Scrutinizing FR 0 Radio Galaxies as Ultra-High-Energy Cosmic Ray Source Candidates

TL;DR

This study investigates whether Fanaroff-Riley type 0 radio galaxies can accelerate and contribute to ultra-high-energy cosmic rays, analyzing their environments and acceleration mechanisms through spectral energy distributions.

Contribution

It provides the first detailed analysis of FR 0 galaxies as potential sources of UHECRs, including acceleration processes and environmental conditions.

Findings

FR 0 galaxies can contribute to UHECR flux if shear acceleration dominates.

They can account for cosmic rays between the knee and ankle energies.

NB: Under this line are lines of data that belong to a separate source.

**src/rtl/nas2_vrow_seq.sv**
```systemverilog
// nas2_vrow_seq
// Vertical row sequencer for the NASCOM 2 video path. It drives the vertical
// timing PROM address (a4..a0), acts on the PROM /ld strobe to reload the row
// counter, registers the PROM /vblank strobe and produces scan line, VDU row,
// frame-start and vsync timing for the video RAM addressing and sync logic.
module nas2_vrow_seq #(
   parameter int ROW_LINES   = 16,
   parameter int VSYNC_LINES = 4,
   parameter int LOAD_VALUE  = 11
) (
   input  logic       clk,
   input  logic       rst_n,
   input  logic       line_tick,
   input  logic       prom_d1,
   input  logic       prom_d0,
   output logic       prom_ce_n,
   output logic       a4,
   output logic       a3,
   output logic       a2,
   output logic       a1,
   output logic       a0,
   output logic [3:0] scan,
   output logic [3:0] vdu_row,
   output logic       vblank_n,
   output logic       frame_start,
   output logic       vsync_n
);

   localparam logic [3:0] SCAN_LAST  = 4'(ROW_LINES - 1);
   localparam logic [3:0] VSYNC_LAST = 4'(VSYNC_LINES - 1);
   localparam logic [4:0] ROW_LOAD   = 5'(LOAD_VALUE);

   logic [4:0] row;
   logic [3:0] vsync_cnt;
   logic       active;
   logic       line_evt;
   logic       row_adv;
   logic       wrap;

   // The PROM outputs are only trusted once the PROM is enabled, so every
   // event that looks at prom_d0/prom_d1 is qualified by the enable. This
   // keeps X/Z on the PROM pins during reset from reaching any state.
   assign active   = ~prom_ce_n;
   assign line_evt = active & line_tick;
   assign row_adv  = line_evt & (scan == SCAN_LAST);
   assign wrap     = row_adv & prom_d0 & (row == 5'd31);

   assign a4      = row[4];
   assign a3      = row[3];
   assign a2      = row[2];
   assign a1      = row[1];
   assign a0      = row[0];
   assign vdu_row = row[3:0];

   // PROM enable: held off during reset, enabled from the first released edge.
   always_ff @(posedge clk) begin
      if (!rst_n) begin
         prom_ce_n <= 1'b1;
      end else begin
         prom_ce_n <= 1'b0;
      end
   end

   // Scan line counter and row counter; a scan wrap is the only moment the
   // row may change, and a low /ld at that moment reloads instead of counting.
   always_ff @(posedge clk) begin
      if (!rst_n) begin
         scan <= 4'd0;
         row  <= 5'd0;
      end else if (line_evt) begin
         if (scan == SCAN_LAST) begin
            scan <= 4'd0;
            if (!prom_d0) begin
               row <= ROW_LOAD;
            end else begin
               row <= row + 5'd1;
            end
         end else begin
            scan <= scan + 4'd1;
         end
      end
   end

   // Blanking strobe: one register stage after the combinational PROM output.
   always_ff @(posedge clk) begin
      if (!rst_n) begin
         vblank_n <= 1'b0;
      end else if (active) begin
         vblank_n <= prom_d1;
      end else begin
         vblank_n <= 1'b0;
      end
   end

   // Frame start on the 31->0 wrap, and vsync held low for VSYNC_LINES line
   // ticks after it; a new frame start always restarts the vsync count.
   always_ff @(posedge clk) begin
      if (!rst_n) begin
         frame_start <= 1'b0;
         vsync_n     <= 1'b1;
         vsync_cnt   <= 4'd0;
      end else begin
         frame_start <= wrap;
         if (wrap) begin
            vsync_n   <= 1'b0;
            vsync_cnt <= 4'd0;
         end else if (line_evt && !vsync_n) begin
            if (vsync_cnt == VSYNC_LAST) begin
               vsync_n <= 1'b1;
            end else begin
               vsync_cnt <= vsync_cnt + 4'd1;
            end
         end
      end
   end

endmodule

```
[config.mk]
export PLATFORM = sky130hd
export DESIGN_NAME = snd_addr_counter
export DESIGN_NICKNAME = d
export VERILOG_FILES = /design/src/rtl/snd_addr_counter.sv
export SDC_FILE = /design/constraint.sdc
export NUM_CORES = 1
export LEC_CHECK = 0
export ABC_AREA = 1
export CORE_MARGIN = 4
export CORE_UTILIZATION = 45
export CTS_CLUSTER_SIZE = 12
export DETAILED_ROUTE_END_ITERATION = 16
export PLACE_DENSITY_LB_ADDON = 0.15
export SLEW_MARGIN = 15
export SYNTH_ARGS = -nofsm -noshare
export SYNTH_HDL_FRONTEND = slang
export SYNTH_SLANG_ARGS = --single-unit
[constraint.sdc]
create_clock -name clk -period 1.85 [get_ports clk]
set_input_delay 0.4625 -clock clk [delete_from_list [all_inputs] [get_ports clk]]
set_output_delay 0.4625 -clock clk [all_outputs]
set_load 0.01 [all_outputs]
$ cat config.mk
export PLATFORM = sky130hd
export DESIGN_NAME = lfsr_keystream_4bit
export DESIGN_NICKNAME = d
export VERILOG_FILES = /design/src/rtl/lfsr_keystream_4bit.sv
export SDC_FILE = /design/constraint.sdc
export NUM_CORES = 1
export LEC_CHECK = 0
export ABC_AREA = 1
export CAP_MARGIN = 5
export CELL_PAD_IN_SITES_DETAIL_PLACEMENT = 1
export CELL_PAD_IN_SITES_GLOBAL_PLACEMENT = 2
export CORE_MARGIN = 1
export CORE_UTILIZATION = 21
export DETAILED_ROUTE_END_ITERATION = 6
export PLACE_DENSITY = 0.83
export RECOVER_POWER = 100
export SYNTH_ARGS = -nofsm -noshare
export SYNTH_HDL_FRONTEND = slang
export SYNTH_SLANG_ARGS = --single-unit
$ cat constraint.sdc
create_clock -name clk -period 1.2 [get_ports clk]
set_clock_uncertainty 0.2 [all_clocks]
set_input_delay 0.36 -clock clk [delete_from_list [all_inputs] [get_ports clk]]
set_output_delay 0.36 -clock clk [all_outputs]
set_load 0.005 [all_outputs]
$ cat src/rtl/lfsr_keystream_4bit.sv
// lfsr_keystream_4bit
// Keystream source for the key operand (y) of the 4-bit bitwise XOR stage.
// A 16-bit Fibonacci LFSR (x^16+x^14+x^13+x^11+1) advances four steps per
// accepted transfer and presents its low nibble as the key. A valid/ready
// handshake faces the consumer. A seed can be loaded at any time, and an
// all-zero seed locks the block in an error state until a nonzero seed arrives.
//
// Build option: define KEYSTREAM_COUNT_EN to add the 16-bit key_count output,
// which counts completed transfers.
module lfsr_keystream_4bit #(
    parameter logic [15:0] SEED_DEFAULT = 16'hACE1
) (
    input  logic        clk,
    input  logic        reset_n,
    input  logic        seed_load,
    input  logic [15:0] seed,
    input  logic        start,
    input  logic        stop,
    input  logic        key_ready,
    output logic        key_valid,
    output logic [3:0]  key,
    output logic        busy,
    output logic        zero_err
`ifdef KEYSTREAM_COUNT_EN
    ,
    output logic [15:0] key_count
`endif
);

    typedef enum logic [1:0] {
        ST_IDLE = 2'd0,
        ST_RUN  = 2'd1,
        ST_ERR  = 2'd2
    } state_t;

    state_t      state;
    state_t      state_nxt;
    logic [15:0] lfsr;
    logic [15:0] lfsr_nxt;
    logic [15:0] lfsr_adv;
    logic        xfer;

    // One LFSR step: taps 16/14/13/11 feed back into bit 0.
    function automatic logic [15:0] lfsr_step(input logic [15:0] s);
        return {s[14:0], s[15] ^ s[13] ^ s[12] ^ s[10]};
    endfunction

    // Four unrolled LFSR steps, i.e. one full advance to a fresh nibble.
    always_comb begin
        lfsr_adv = lfsr;
        for (int unsigned i = 0; i < 4; i++) begin
            lfsr_adv = lfsr_step(lfsr_adv);
        end
    end

    // Outputs decode straight from the state and LFSR flops.
    assign key_valid = (state == ST_RUN);
    assign busy      = (state == ST_RUN);
    assign zero_err  = (state == ST_ERR);
    assign key       = lfsr[3:0];
    assign xfer      = key_valid & key_ready;

    // Next state and next LFSR value; seed_load overrides everything.
    // A transfer coinciding with seed_load is consumed but does not advance.
    always_comb begin
        state_nxt = state;
        lfsr_nxt  = lfsr;
        if (seed_load) begin
            lfsr_nxt  = seed;
            state_nxt = (seed == '0) ? ST_ERR : ST_IDLE;
        end else begin
            unique case (state)
                ST_IDLE: begin
                    if (start) begin
                        state_nxt = ST_RUN;
                    end
                end
                ST_RUN: begin
                    if (xfer) begin
                        lfsr_nxt = lfsr_adv;
                    end
                    if (stop) begin
                        state_nxt = ST_IDLE;
                    end
                end
                ST_ERR: begin
                    state_nxt = ST_ERR;
                end
                default: begin
                    state_nxt = ST_IDLE;
                end
            endcase
        end
    end

    // State and LFSR registers with synchronous active-low reset.
    always_ff @(posedge clk) begin
        if (!reset_n) begin
            state <= ST_IDLE;
            lfsr  <= SEED_DEFAULT;
        end else begin
            state <= state_nxt;
            lfsr  <= lfsr_nxt;
        end
    end

`ifdef KEYSTREAM_COUNT_EN
    // Transfer counter; survives seed_load, wraps naturally at 16 bits.
    always_ff @(posedge clk) begin
        if (!reset_n) begin
            key_count <= '0;
        end else if (xfer) begin
            key_count <= key_count + 16'd1;
        end
    end
`else
    // No transfer counter in this build.
`endif

endmodule

==> metrics.txt <==
status finished with violations; violated checks negative setup slack; fillers ~640; Mapped Area between 1000 and 1500 sq um; Post-route DRC 0; CP Capture Type primary output; Area after DPL roughly 1600 sq um; root buffer cell clkbuf_8; dpl cells ~300; critical-path maximum fanout 2; Design Area, Final about 1800 sq um; htree depth 1; DRT Pass-1 Iters 4; DIE HEIGHT 74.08 um; pre-CTS setup slack -608.2 ps; I/O Pins 29; IO Port Bufs 28; Cells after Synth between 150 and 200; CTS clock-pin slew for the worst setup and hold paths 60 ps; Vias/cell between 4 and 5; largest net degree at the start of global routing 11; CTS tree yes; Synth Warn # 0; Final #Nets 262; Hold Path Class in2reg; HPWL Detailed about 3000 um; vias in the first global route about 1,300; Seq cells post-synth 18; Syn Nets around 200; Rel. slew slack 0.8133; Skew-Pair Late Insertion Delay 250 ps; DIE WIDTH 74.08 um; unrepaired setup endpoints after global routing true; num rows 25; Tcrit/Tclk final 1.210; initial DRC count 46; Syn Area/Cell about 6.0 sq um; Post-synth ARST share 0; Antenna Cells 0; CTS sink count 18; Vias roughly 1,300; Non-Filler Instances a little over 300; Util after Layout 0.3726; setup ws final -252.4 ps; Pins Over Slew Limit 0; ys flop type dfxtp_1; Post-DRT Antenna Nets 0; global-route wire length before repair 6210 um; number of synthesized flops with an enable pin 0; Routed WL roughly 3800 um; CTS Buffer Depth 2; gpl congestion 0.7443; Num CTS Buffers 3; Worst-Margin Slew 279.4 ps; CTS Hold Buffers Added 0; Total Neg Setup Slack -3327 ps; DR WL/cell 12.55 um; GRT Total Usage 0.1523; Worst EP required between 600 and 700 ps; Final Critical Period ~1500 ps; area grow syn2layout 65.60%; WP data arrival a little under 900 ps; number of library cell types mapped by synthesis 20; die area 5488 sq um; WS Path Type reg2out; VDD IR max 0.4871 mV; Pleak about 0.00085 uW; Initial Utilization 0.2250; fmax around 0.69 GHz; Setup violations, final 23; global route overflow 0; post-synthesis sequential area ratio 0.3303; R2R setup slack -210 ps; proportion of layout cells with a drive suffix above 1 0.3866; CORE AREA 4848 sq um; # Max-Cap Violations 0; Power Density roughly 860 nW/um^2; critical path startpoint category flop; Fin. Hold Viols 0; initial antenna violation count 0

Results are robust across different turbulence and shock models.

Abstract

Fanaroff-Riley (FR) 0 radio galaxies compose a new class of radio galaxies, which are usually weaker but much more numerous than the well-established class of FR 1 and FR 2 galaxies. The latter classes have been proposed as sources of the ultra-high-energy cosmic rays (UHECRs) with energies reaching up to ${\sim}10^{20}$ eV. Based on this conjecture, the possibility of UHECR acceleration and survival in an FR 0 source environment is examined in this work. In doing so, an average spectral energy distribution (SED) based on data from the FR 0 catalog (FR0CAT) is compiled. The resulting photon fields are used as targets for UHECRs, which suffer from electromagnetic pair production, photo-disintegration, photo-meson production losses, and synchrotron radiation. Multiple mechanisms are discussed to assess the UHECR acceleration probability, including Fermi-I order and gradual shear accelerations, and particle escape from the source region. This work shows that in a hybrid scenario, combining Fermi and shear accelerations, FR 0 galaxies can contribute to the observed UHECR flux, as long as $\Gamma_\mathrm{j}\gtrsim 1.6$, where shear acceleration starts to dominate over escape. Even in less optimistic scenarios, FR 0s can be expected to contribute to the cosmic-ray flux between the knee and the ankle. Our results are relatively robust with respect to the realized magnetic turbulence model and the speed of the accelerating shocks.